Once you have set up a Terraform configuration to successfully deploy the infrastructure you need on Jetstream2, you can turn your attention to provisioning that infrastructure. By this we mean taking a bare cloud instance and doing what is needed to get it ready for use in your application. That might include doing things like the following:

  • Updating the operating system
  • Performing system administration (creating accounts, configuring services, etc.)
  • Installing software
  • Copying data to the system
  • Passing configuration information (such as IP addresses) to the instances

Terraform is adept at performing deployment operations through cloud providers that follow well-understood patterns. But the realm of provisioning is much less consistently structured. Because of the numerous operating systems and many different commands you might want to execute, it isn't possible for Terraform to support provisioning with the kind of exacting mechanisms that it provides for deployment. This topic discusses your options for provisioning a configuration that is deployed through Terraform.

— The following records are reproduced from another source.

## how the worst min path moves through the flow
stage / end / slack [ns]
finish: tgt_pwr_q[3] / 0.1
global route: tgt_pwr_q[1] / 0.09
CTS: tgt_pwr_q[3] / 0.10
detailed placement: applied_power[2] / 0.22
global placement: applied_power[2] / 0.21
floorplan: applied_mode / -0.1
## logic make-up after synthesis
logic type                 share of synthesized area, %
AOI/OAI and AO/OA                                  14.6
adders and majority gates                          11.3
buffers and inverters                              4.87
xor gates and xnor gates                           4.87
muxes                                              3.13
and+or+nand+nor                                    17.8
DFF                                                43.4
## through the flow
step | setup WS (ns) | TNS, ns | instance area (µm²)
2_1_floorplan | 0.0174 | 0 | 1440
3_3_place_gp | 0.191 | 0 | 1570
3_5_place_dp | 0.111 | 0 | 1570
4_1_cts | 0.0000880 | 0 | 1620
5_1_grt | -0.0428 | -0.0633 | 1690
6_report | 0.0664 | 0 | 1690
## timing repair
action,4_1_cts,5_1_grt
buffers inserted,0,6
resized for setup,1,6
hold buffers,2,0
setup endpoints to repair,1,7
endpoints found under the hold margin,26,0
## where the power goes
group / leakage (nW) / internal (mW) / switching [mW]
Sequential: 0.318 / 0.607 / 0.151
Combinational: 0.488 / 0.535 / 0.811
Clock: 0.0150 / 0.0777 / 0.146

Such provisioning of an instance can happen in one of four time frames:

  • Before you run Terraform
  • When a Terraform-created instance boots for the first time
  • After Terraform creates an instance but before Terraform finishes
  • After Terraform finishes

Before Running Terraform

One of the best ways to provision your Jetstream2 instances is by creating a custom image. You could then use the custom image when creating instances through Terraform. Such images can contain system configurations, user accounts, software installations and other customizations that do not change frequently. Custom images will not help you work with your most recent data set or access information that is only known once Terraform has run.

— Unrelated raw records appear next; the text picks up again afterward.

===== src/rtl/adder_result_collector.sv =====
// adder_result_collector
// Captures the half-adder stage result, checks its sign-extension format,
// counts carries and dropped words, and buffers accepted words in a small
// first-word-fall-through FIFO for valid/ready readout.
// Optional feature: define RESULT_ACC_EN to build the running-sum accumulator;
// without it acc is tied to zero and no accumulator register exists.
module adder_result_collector #(
  parameter int N     = 8,
  parameter int DEPTH = 4,
  parameter int CNT_W = 16,
  parameter int ACC_W = 24
) (
  input  logic                     clk,
  input  logic                     rst,
  input  logic                     in_valid,
  input  logic [N-1:0]             in_data,
  output logic                     in_ready,
  output logic                     out_valid,
  output logic [N-1:0]             out_data,
  input  logic                     out_ready,
  input  logic                     clr,
  output logic [CNT_W-1:0]         carry_cnt,
  output logic [CNT_W-1:0]         drop_cnt,
  output logic                     fmt_err,
  output logic [$clog2(DEPTH):0]   level,
  output logic [ACC_W-1:0]         acc
);

  localparam int PTR_W = $clog2(DEPTH);
  localparam int LVL_W = PTR_W + 1;
  localparam int HALF  = N / 2;
  localparam logic [LVL_W-1:0] FULL_LVL = LVL_W'(DEPTH);

  logic [N-1:0]       mem_q [DEPTH];
  logic [PTR_W-1:0]   rd_ptr_q, rd_ptr_d;
  logic [PTR_W-1:0]   wr_ptr_q, wr_ptr_d;
  logic [LVL_W-1:0]   level_q, level_d;
  logic [CNT_W-1:0]   carry_cnt_q, carry_cnt_d;
  logic [CNT_W-1:0]   drop_cnt_q, drop_cnt_d;
  logic               fmt_err_q, fmt_err_d;

  logic               push;
  logic               pop;
  logic               drop;
  logic [N-HALF-1:0]  upper;
  logic               fmt_bad;

  // Handshake qualifiers; ready comes only from the registered level so a
  // pop in the same cycle never opens the input when full.
  always_comb begin
    in_ready  = (level_q != FULL_LVL);
    out_valid = (level_q != '0);
    push      = in_valid && in_ready;
    pop       = out_valid && out_ready;
    drop      = in_valid && !in_ready;
    upper     = in_data[N-1:HALF];
    fmt_bad   = (upper != '0) && (upper != '1);
  end

  // FIFO pointer and occupancy next-state; push and pop together keep level.
  always_comb begin
    rd_ptr_d = rd_ptr_q;
    wr_ptr_d = wr_ptr_q;
    level_d  = level_q;
    if (pop) begin
      rd_ptr_d = rd_ptr_q + PTR_W'(1);
    end
    if (push) begin
      wr_ptr_d = wr_ptr_q + PTR_W'(1);
    end
    case ({push, pop})
      2'b10:   level_d = level_q + LVL_W'(1);
      2'b01:   level_d = level_q - LVL_W'(1);
      default: level_d = level_q;
    endcase
  end

  // Status next-state; clr overrides any event arriving in the same cycle and
  // both counters stick at their maximum instead of wrapping.
  always_comb begin
    carry_cnt_d = carry_cnt_q;
    drop_cnt_d  = drop_cnt_q;
    fmt_err_d   = fmt_err_q;
    if (clr) begin
      carry_cnt_d = '0;
      drop_cnt_d  = '0;
      fmt_err_d   = 1'b0;
    end else begin
      if (push && in_data[HALF] && (carry_cnt_q != '1)) begin
        carry_cnt_d = carry_cnt_q + CNT_W'(1);
      end
      if (drop && (drop_cnt_q != '1)) begin
        drop_cnt_d = drop_cnt_q + CNT_W'(1);
      end
      if (push && fmt_bad) begin
        fmt_err_d = 1'b1;
      end
    end
  end

  // Pointer, level and status registers; reset discards any in-flight words.
  always_ff @(posedge clk) begin
    if (rst) begin
      rd_ptr_q    <= '0;
      wr_ptr_q    <= '0;
      level_q     <= '0;
      carry_cnt_q <= '0;
      drop_cnt_q  <= '0;
      fmt_err_q   <= 1'b0;
    end else begin
      rd_ptr_q    <= rd_ptr_d;
      wr_ptr_q    <= wr_ptr_d;
      level_q     <= level_d;
      carry_cnt_q <= carry_cnt_d;
      drop_cnt_q  <= drop_cnt_d;
      fmt_err_q   <= fmt_err_d;
    end
  end

  // Storage array has no reset; a word is written only on an accepted push.
  always_ff @(posedge clk) begin
    if (!rst && push) begin
      mem_q[wr_ptr_q] <= in_data;
    end
  end

`ifdef RESULT_ACC_EN
  logic [ACC_W-1:0] acc_q, acc_d;

  // Accumulator next-state: unsigned (N/2+1)-bit sum of each accepted word, wrapping.
  always_comb begin
    acc_d = acc_q;
    if (clr) begin
      acc_d = '0;
    end else if (push) begin
      acc_d = acc_q + ACC_W'(in_data[HALF:0]);
    end
  end

  // Accumulator register.
  always_ff @(posedge clk) begin
    if (rst) begin
      acc_q <= '0;
    end else begin
      acc_q <= acc_d;
    end
  end

  assign acc = acc_q;
`else
  assign acc = '0;
`endif

  assign out_data  = mem_q[rd_ptr_q];
  assign carry_cnt = carry_cnt_q;
  assign drop_cnt  = drop_cnt_q;
  assign fmt_err   = fmt_err_q;
  assign level     = level_q;

endmodule


===== config.mk =====
export PLATFORM = sky130hd
export DESIGN_NAME = adder_result_collector
export DESIGN_NICKNAME = d
export VERILOG_FILES = /design/src/rtl/adder_result_collector.sv
export SDC_FILE = /design/constraint.sdc
export NUM_CORES = 1
export LEC_CHECK = 0
export CAP_MARGIN = 20
export CORE_UTILIZATION = 40
export DETAILED_ROUTE_END_ITERATION = 12
export PLACE_DENSITY = 0.77
export RECOVER_POWER = 50
export SKIP_LAST_GASP = 1
export SLEW_MARGIN = 0
export SYNTH_ARGS = -nofsm -noshare
export SYNTH_HDL_FRONTEND = slang
export SYNTH_SLANG_ARGS = --single-unit

===== constraint.sdc =====
create_clock -name clk -period 2.67 [get_ports clk]
set_clock_uncertainty 0.2 [all_clocks]
set_input_delay 0.267 -clock clk [delete_from_list [all_inputs] [get_ports clk]]
set_output_delay 0.267 -clock clk [all_outputs]
set_load 0.01 [all_outputs]

After elaboration in Yosys (flattened, before gate mapping)
Memories as Yosys holds them, arrays and structs flattened. A register that Yosys moved wholly into a read port is not among the register bits.
Index checks and enable logic that the tools add are counted.
- word-level logic and storage cells: 39
- bits in writable memories: 32
- register bits: 40
- memories: 1
- bits of input ports: 13
- output and inout bits: 70
- equal/unequal tests: 6
- add/sub/neg operators: 6
- reductions and logical operators: 15
- mux-type cells: 5
- memories (memory ; words ; bits a word ; rd ports ; clocked after Yosys merged registers in ; write ports ; line ; text):
    mem_q ; 4 ; 8 ; 1 ; 1 ; 1 ; 34 ; logic [N-1:0] mem_q [DEPTH];
- operators by type and width (kind ; number):
    $add 16x1->16 const B ; 2
    $ne 16x16->1 const B ; 2
    $logic_and 1x1->1 ; 9
    $pmux 3 s2 ; 1
    $add 2x1->2 const B ; 2
    $mux 2 ; 2
    $ne 4x4->1 const B ; 1
    $reduce_bool 4->1 ; 1
    $add 3x1->3 const B ; 1
    $ne 3x3->1 const B ; 1
    $reduce_bool 3->1 ; 1
    $sub 3x1->3 const B ; 1
    $eq 2x1->1 const B ; 1
    $eq 2x2->1 const B ; 1
    $logic_not 1->1 ; 2
    $mux 1 ; 2
    $reduce_bool 2->1 ; 1
    $reduce_or 2->1 ; 1

Depth between registers and ports, before layout
Gate-level depths: netlist of the first run.
- depth after elaboration: 5
- mapped depth: 9
- depth with buffers taken out: 8

Worst setup path before layout of the first run
No wires, ideal clock.
- path type: reg2reg
- from: register level_q[2] (netlist: level[2])
- to: register level_q[2] (netlist: level[2])
- required time: 2400 ps
- cell stages (with the launch flop): 10
- setup slack: 49 ps
- arrival: 2351 ps
- buffers on the path: 1
- library setup time: 70 ps
- cell sequence: dfxtp_1 -> or3b_2 -> buf_6 -> nand2_1 -> ha_1 -> inv_1 -> fa_1 -> xor2_1 -> or3_1 -> a21oi_1
- longest elaborated chain between the ends: 4
- elaborated cells between the ends (all ways): 10
- classes of those cells: add/sub: 2; eq/ne: 3; mux: 1; reduce/logical: 4
- ends and longest elaborated chain (item ; line ; text):
    start, declared ; 37 ; logic [LVL_W-1:0] level_q, level_d;
    start signal, assigned ; 113 ; level_q <= level_d;
    $ne 3x3->1 (*) ; 51 ; in_ready = (level_q != FULL_LVL);
    via in_ready ; 17 ; output logic in_ready,
    $logic_and 1x1->1 (*) ; 53 ; push = in_valid && in_ready;
    $eq 2x1->1 / $eq 2x2->1 (equally long branches) ; 71 ; case ({push, pop})
    $pmux 3 s2 / $reduce_bool 2->1 (equally long branches) ; - ;
Mark *: on every way through the listed nets, which the timed path passes. The rest lies on a longest branch.
A chain may end at the register's enable or synchronous reset.

==> results.md, run 1 <==
• 507 — post-route insts no fill
• 491 — number of instances in the placed design
• 9 — TritonCTS Buffers
• 5.42 — Vias/cell
• 158 ps — Worst Setup Slack post-DPL
• 2200 ps — critical path required time
• 0 — total of hold buffers inserted after clock tree synthesis
• 4 — length of the first detailed-routing pass in iterations
• 93.7% — Final Cycle Share
• completed — run status
• 0.00157 mm^2 — total area of multi-input combinational cells
• 7610 um — drt total wl
• 651 ps — actual slew at the worst max-slew pin
• buf_4, mux4_2, clkdlybuf4s50_1 — sequence of cells on the critical path
• 5400 um — HPWL after DPL
• buffers and inverters — family with the most delay on the worst path
• 96.3 um — width of the die
• 415 — post-layout net count
• 169 ps — Worst Slack Setup Final
• 293 uV — peak supply drop
• 0.00927 mm^2 — Die Footprint
• 0% — ys async rst share
• 0 — reported max-cap violation count
• 663 mW/mm^2 — P per Cell Area
• 802 — fill cell count
• 50.7% — proportion of synthesized chip area in sequential cells
• 262 ps — Min Hold Slack
• reg2out — class of the most critical setup path
• flop — type of origin of the critical path
• 2635 — vias in the first global route
• 0 — number of antenna violations at the first check in global routing
• 56.2% — Slew HR
• 0.00440 mm^2 — finished layout cell area
• 326 — synthesized instance count
• 8.77% — fraction of final layout cells sized beyond drive strength 1
• sky130_fd_sc_hd__mux4_2 — cell at the slowest stage of the critical path
• 0 — DRC violations left
• 96.3 um — height of the die
• 0 — post-cts resize count
• 0.00420 mm^2 — instance area at placement
• 0 ps — setup TNS after final layout
• 12300 um — first-pass GRT wire length
• 0.00355 mm^2 — cell area after synthesis
• fmt_err — min-delay src
• 15.0 um — post-DR wirelength/cell
• 2500 ps — final period demand of the worst path
• 5 — critical-path maximum fanout
• 83 — number of primary I/O pins
• 2750 — total via count after detailed routing
• 510 ps — Crit path largest cell delay
• 400 MHz — Fmax
• 0 — number of buffers inserted by post-CTS setup repair
• 0 — total count of max-transition violations in the final report
• 58 — number of buffers added on ports
• 74 — clock tree sinks
• level[1] — R2R Path Start
• 2 — Clock Tree Buf Depth
• 41.0% — starting density of the core
• 0 — count of final setup violators
• 74 — number of flip-flops and latches in the synthesized netlist
• 2030 ps — data arrival time of the critical path
• no — setup repair after global routing missed its margin
• 0 — GRT overflow
• 0 — final hold viol count
• sky130_fd_sc_hd__dfxtp_1 — predominant post-synthesis flop cell
• 2 — count of buffering cells on the critical path with inverters included
• output pin — CP endpoint kind
• 34 — count of standard-cell rows
• 21 — pin count of the biggest net entering global routing
• 1.55 nW — Static Leakage
• 0.795 — GPL Wtd Cong
• 48 — number of unique standard cell types used by synthesis
• done — clock tree from TritonCTS
• 17.6% — Global Route Usage Sum
• 32 — number of synthesized flops with an enable pin
• reg2reg — class of the worst hold path
• 3 — H-tree depth
• 23.8% — area growth from synthesis to layout
• 340 ps — clock latency at the later pin of the worst-skew pair
• 94 — starting DRC count in detailed routing
• 0.00180 mm^2 — Sequential cell area
• 80 ps — register clock-pin slew on the reported worst setup and hold paths
• 0 — antenna-violating nets left
• 0 — number of diodes added for antenna fixing
• sky130_fd_sc_hd__clkbuf_8 — CTS root buf
• 10.9 um^2 — Post-Synthesis Mean Instance Area
• 0.00868 mm^2 — core box area
• 0 — Yosys warning total
through the flow:
stage	util (%)	total power, mW
global route	50.7	3.07
floorplan	-	1.74
finish	50.7	2.92
CTS	50.9	2.97
detailed placement	48.4	2.02
global placement	48.4	2.00
cell type report:
cell class	instances	share of cell area (%)
repair buffers	68	14.6
multi-input cells	233	35.7
well taps	108	3.07
flip-flops and latches	74	40.9
clock buffers	10	2.90
inverters	8	0.682
clock inverters	6	2.02
worst register-to-register path: stages, from the launching register on:
cell                      delay (ps)
sky130_fd_sc_hd__dfxtp_1         380
sky130_fd_sc_hd__or3b_2          470
sky130_fd_sc_hd__nand2_1         100
sky130_fd_sc_hd__ha_1            200
sky130_fd_sc_hd__inv_1            60
sky130_fd_sc_hd__fa_1            380
sky130_fd_sc_hd__xor2_1          160
sky130_fd_sc_hd__or3_1           320
sky130_fd_sc_hd__a21oi_1         140
cells in the final DEF, fill, tap and decap left out, types with 9 or more instances in the layout:
master	count
sky130_fd_sc_hd__dfxtp_1	42
sky130_fd_sc_hd__dlygate4sd3_1	39
sky130_fd_sc_hd__edfxtp_1	32
sky130_fd_sc_hd__nand2_1	27
sky130_fd_sc_hd__conb_1	24
sky130_fd_sc_hd__a21oi_1	22
sky130_fd_sc_hd__clkdlybuf4s50_1	19
sky130_fd_sc_hd__nand4_1	16
sky130_fd_sc_hd__nor2_1	15
sky130_fd_sc_hd__or3_1	15
sky130_fd_sc_hd__nand3_1	12
sky130_fd_sc_hd__o31ai_1	11
sky130_fd_sc_hd__or4_1	10
sky130_fd_sc_hd__clkbuf_8	9
synth_stat cells (8+ instances only):
master | instances | area share [%]
sky130_fd_sc_hd__nand4_1 | 15 | 2.6
sky130_fd_sc_hd__a21oi_1 | 22 | 3.1
sky130_fd_sc_hd__mux2i_1 | 8 | 2.3
sky130_fd_sc_hd__or4_1 | 10 | 2.1
sky130_fd_sc_hd__o21ai_0 | 8 | 1.1
sky130_fd_sc_hd__nand3_1 | 12 | 1.7
sky130_fd_sc_hd__or3_1 | 15 | 2.6
sky130_fd_sc_hd__inv_1 | 8 | 0.84
sky130_fd_sc_hd__nand2_1 | 27 | 2.9
sky130_fd_sc_hd__edfxtp_1 | 32 | 27
sky130_fd_sc_hd__dfxtp_1 | 42 | 24
sky130_fd_sc_hd__o31ai_1 | 11 | 2.3
sky130_fd_sc_hd__mux4_2 | 8 | 5.1
sky130_fd_sc_hd__buf_4 | 25 | 5.3
sky130_fd_sc_hd__nor2_1 | 15 | 1.6
flip-flops by register name (all words and copies together), names as in the netlist, named ones only:
signal and flops:
rd_ptr_q 2, wr_ptr_q 2, carry_cnt 16, drop_cnt 16
mem_q 32, fmt_err 1, level 3
logic make-up (layout without fill, tap and decap cells):
kind of cell               Yosys count  after routing  synth area share, %
DFF                                 74             74                 50.7
and+or+nand+nor                    123            123                 20.0
adders and majority gates            8              8                 3.03
muxes                               16             16                 7.32
other                                1             24                0.105
AOI/OAI and AO/OA                   57             57                 10.3
xor gates and xnor gates             5              5                 1.23
buffers and inverters               42             92                 7.32
per-layer routing:
layer	part of all wire, %	global-route usage (%)
met4	0.13	5.60
met2	51	30.3
met5	0	0
met3	5.0	5.77
met1	43	20.6
power breakdown:
| part | leakage, nW | switching (mW) | internal (mW) | total (mW) |
|---|---|---|---|---|
| registers | 0.630 | 0.0591 | 1.25 | 1.31 |
| logic | 0.822 | 0.308 | 0.346 | 0.653 |
| clock network | 0.103 | 0.423 | 0.528 | 0.951 |
| total | 1.55 | 0.790 | 2.13 | 2.92 |
path summary, 6_finish.rpt:
| path | slack [ps] | end | cells past startpoint |
|---|---|---|---|
| max | 170 | out_data[2] | 3 |
| min | 260 | fmt_err | 1 |
| max reg2reg | 200 | level[2] | 8 |
| min reg2reg | 260 | fmt_err | 1 |
Power figures use the tool's default switching activity.
==> run 2, diff against run 1 <==
Settings changed: CAP_MARGIN 20 to 10.
==> results of run 2 <==
Same layout as run 1: the final DEF is identical, and so are final timing and power.
==> run 3, diff against run 2 <==
Settings changed: CELL_PAD_IN_SITES_DETAIL_PLACEMENT from default to 1, CELL_PAD_IN_SITES_GLOBAL_PLACEMENT from default to 1, DONT_BUFFER_PORTS from default to 1, SKIP_CTS_REPAIR_TIMING from default to 1.
==> run 3 against run 2 <==
Cell count is 9.3% lower; total power is 3.5% lower; the run now ends with negative hold slack left; combinational power is 23% lower; setup slack better by 72 ps; clock power is 3.7% higher; fmax is 3.0% higher; hold slack worse by 280 ps; sequential cell count stayed put; critical path type is now reg2reg; routed wire length is 11% higher; global-route usage is 0.96 points higher.
==> results.md, run 3 (same netlist as run 1, synthesis figures left out) <==
• 412 MHz — Fmax
• 5750 um — HPWL after DPL
• 368 — post-layout net count
• 350 ps — clock latency at the later pin of the worst-skew pair
• 1 — final hold viol count
• 0.00868 mm^2 — core box area
• 47.1% — sequential power share
• 55.9% — Slew HR
• 2430 ps — final period demand of the worst path
• 96.3 um — width of the die
• 2596 — total via count after detailed routing
• done — clock tree from TritonCTS
• 40 — starting DRC count in detailed routing
• 2500 ps — data arrival time of the critical path
• 12800 um — first-pass GRT wire length
• 29.1% — switching power as a share of total power
• negative hold slack — violations in the final reports
• clkbuf_1, o31a_1, ha_1, inv_1, fa_1, xor2_1, or3_1, a21oi_1 — sequence of cells on the critical path
• 32 — flip-flop count of the largest register after layout
• sky130_fd_sc_hd__clkbuf_8 — CTS root buf
• 0 — antenna-violating nets left
• 2577 — vias in the first global route
• 41.0% — starting density of the core
• 2740 ps — critical path required time
• 0.818 mW — Psw
• 716 mW/mm^2 — P per Cell Area
• 8420 um — drt total wl
• 0 — number of antenna violations at the first check in global routing
• 74 — clock tree sinks
• 0 — DRC violations left
• complete, but fails checks — run status
• no — setup repair after global routing missed its margin
• 90 ps — register clock-pin slew on the reported worst setup and hold paths
• 96.3 um — height of the die
• 18.3 um — post-DR wirelength/cell
• 3 — H-tree depth
• 0.747 — GPL Wtd Cong
• 2.00 mW — P_int
• 10.7% — area growth from synthesis to layout
• 2 — count of buffering cells on the critical path with inverters included
• 1.29 nW — Static Leakage
• 2 — Clock Tree Buf Depth
• 370 ps — Crit path largest cell delay
• 0 — reported max-cap violation count
• 34 — count of standard-cell rows
• 83 — number of primary I/O pins
• 2.81 mW — post-route total power
• 4 — length of the first detailed-routing pass in iterations
• 17.9% — fraction of power consumed by combinational cells
• 240 ps — flop-to-flop setup slack
• 0 — GRT overflow
• 42 x sky130_fd_sc_hd__dfxtp_1, 32 x sky130_fd_sc_hd__edfxtp_1, 27 x sky130_fd_sc_hd__nand2_1 — highest-count cells in the layout ignoring fill and taps
• 22 — pin count of the biggest net entering global routing
• 9.66% — fraction of final layout cells sized beyond drive strength 1
• 5.64 — Vias/cell
• in2reg — class of the worst hold path
• 0 — number of diodes added for antenna fixing
• 259 uV — peak supply drop
• 0 — number of buffers added on ports
• sky130_fd_sc_hd__fa_1 — cell at the slowest stage of the critical path
• 91.0% — Final Cycle Share
• sky130_fd_sc_hd__dfxtp_1 — most common library cell in the layout ignoring fill and taps
• mem_q — register with the most flip-flops
• 35.0% — clock share of power
• flop — CP endpoint kind
• 0 — total count of max-transition violations in the final report
• 9 — TritonCTS Buffers
• -15.2 ps — Min Hold Slack
• 6 — critical-path maximum fanout
• 0 — count of final setup violators
• flop — type of origin of the critical path
• adder cells — family with the most delay on the worst path
• reg2reg — class of the most critical setup path
• 0 ps — setup TNS after final layout
• 0.00927 mm^2 — Die Footprint
• 655 ps — actual slew at the worst max-slew pin
• 18.6% — Global Route Usage Sum
[run 3: metrics by stage]
step / setup slack (ps) / utilization, % / instances / hold WS, ps / instance area (um^2)
after floorplan: 48.9 / - / 349 / 166 / 3640
after global placement: 365 / 41.7 / 433 / 141 / 3620
after detailed placement: 267 / 41.7 / 433 / 144 / 3620
after CTS: 245 / 44.3 / 449 / -231 / 3850
after global routing: 80.4 / 45.3 / 460 / 4.14 / 3930
final: 241 / 45.3 / 460 / -15.2 / 3930
[run 3: per-layer routing]
layer  GRT usage, %  part of all wire, %  vias up  wire [um]
met5              0                    0        -          0
li1               -                    -     1240          -
met4           7.46                  1.4        0        121
met2           31.9                   50       59       4210
met1           21.5                   43     1287       3610
met3           5.53                  5.7       10        481
[run 3: worst reg2reg max path, delay by kind of cell (launching register included)]
family | cells | cell delay, ps
adders and majority gates | 2 | 590
AOI/OAI and AO/OA | 2 | 410
buffers and inverters | 2 | 360
DFF | 1 | 330
and+or+nand+nor | 1 | 320
xor gates and xnor gates | 1 | 160
[run 3: cell type report]
class / count / area [um^2]
inverters: 8 / 30.0
fillers: 966 / 4740
well taps: 108 / 135
flip-flops and latches: 74 / 1800
clock inverters: 7 / 101
repair buffers: 21 / 163
multi-input cells: 233 / 1580
clock buffers: 9 / 124
[run 3: power by group through the flow]
stage          sequential (mW)  combinational [mW]  clock, mW
4_1_cts                   1.33               0.503       1.02
2_1_floorplan             1.33               0.415          0
5_1_grt                   1.34               0.571       1.06
6_report                  1.32               0.504      0.986
3_5_place_dp              1.35               0.494          0
3_3_place_gp              1.35               0.470          0
[run 3: final timing paths]
path / start / end / depth (start not counted)
min: in_data[7] / fmt_err / 3
max: level[0] / level[2] / 8
min reg2reg: drop_cnt[15] / drop_cnt[15] / 2
max reg2reg: level[0] / level[2] / 8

Creating a custom Jetstream2 image is not hard and the process is described in the Jetstream2 documentation, both through the Exosphere web interface (Horizon can also be used) and through the command-line interface (CLI). Basically, you need to create an instance from a standard Jetstream2 image, then customize it as you want while observing a few restrictions and guidelines. You can then save a snapshot of the instance that can server as an image.

During First Boot

When an instance is first booted on Jetstream2, OpenStack attempts to initialize it using cloud-init. Cloud-init is a method for passing metadata and "user data" to an instance, where the user data is a script that will be run on the new instance. Using cloud-init from within Terraform provides a good opportunity to update the operating system, perform configuration, install software and copy data to the instance. In some situations, you can also use it to pass information from Terraform to the new instance. Keep in mind that the tasks in a cloud-init "user data" script will be performed each time a new instance is deployed. If your initialization includes long tasks that will not change over time, it is recommended that they instead be included in a custom image, as described above.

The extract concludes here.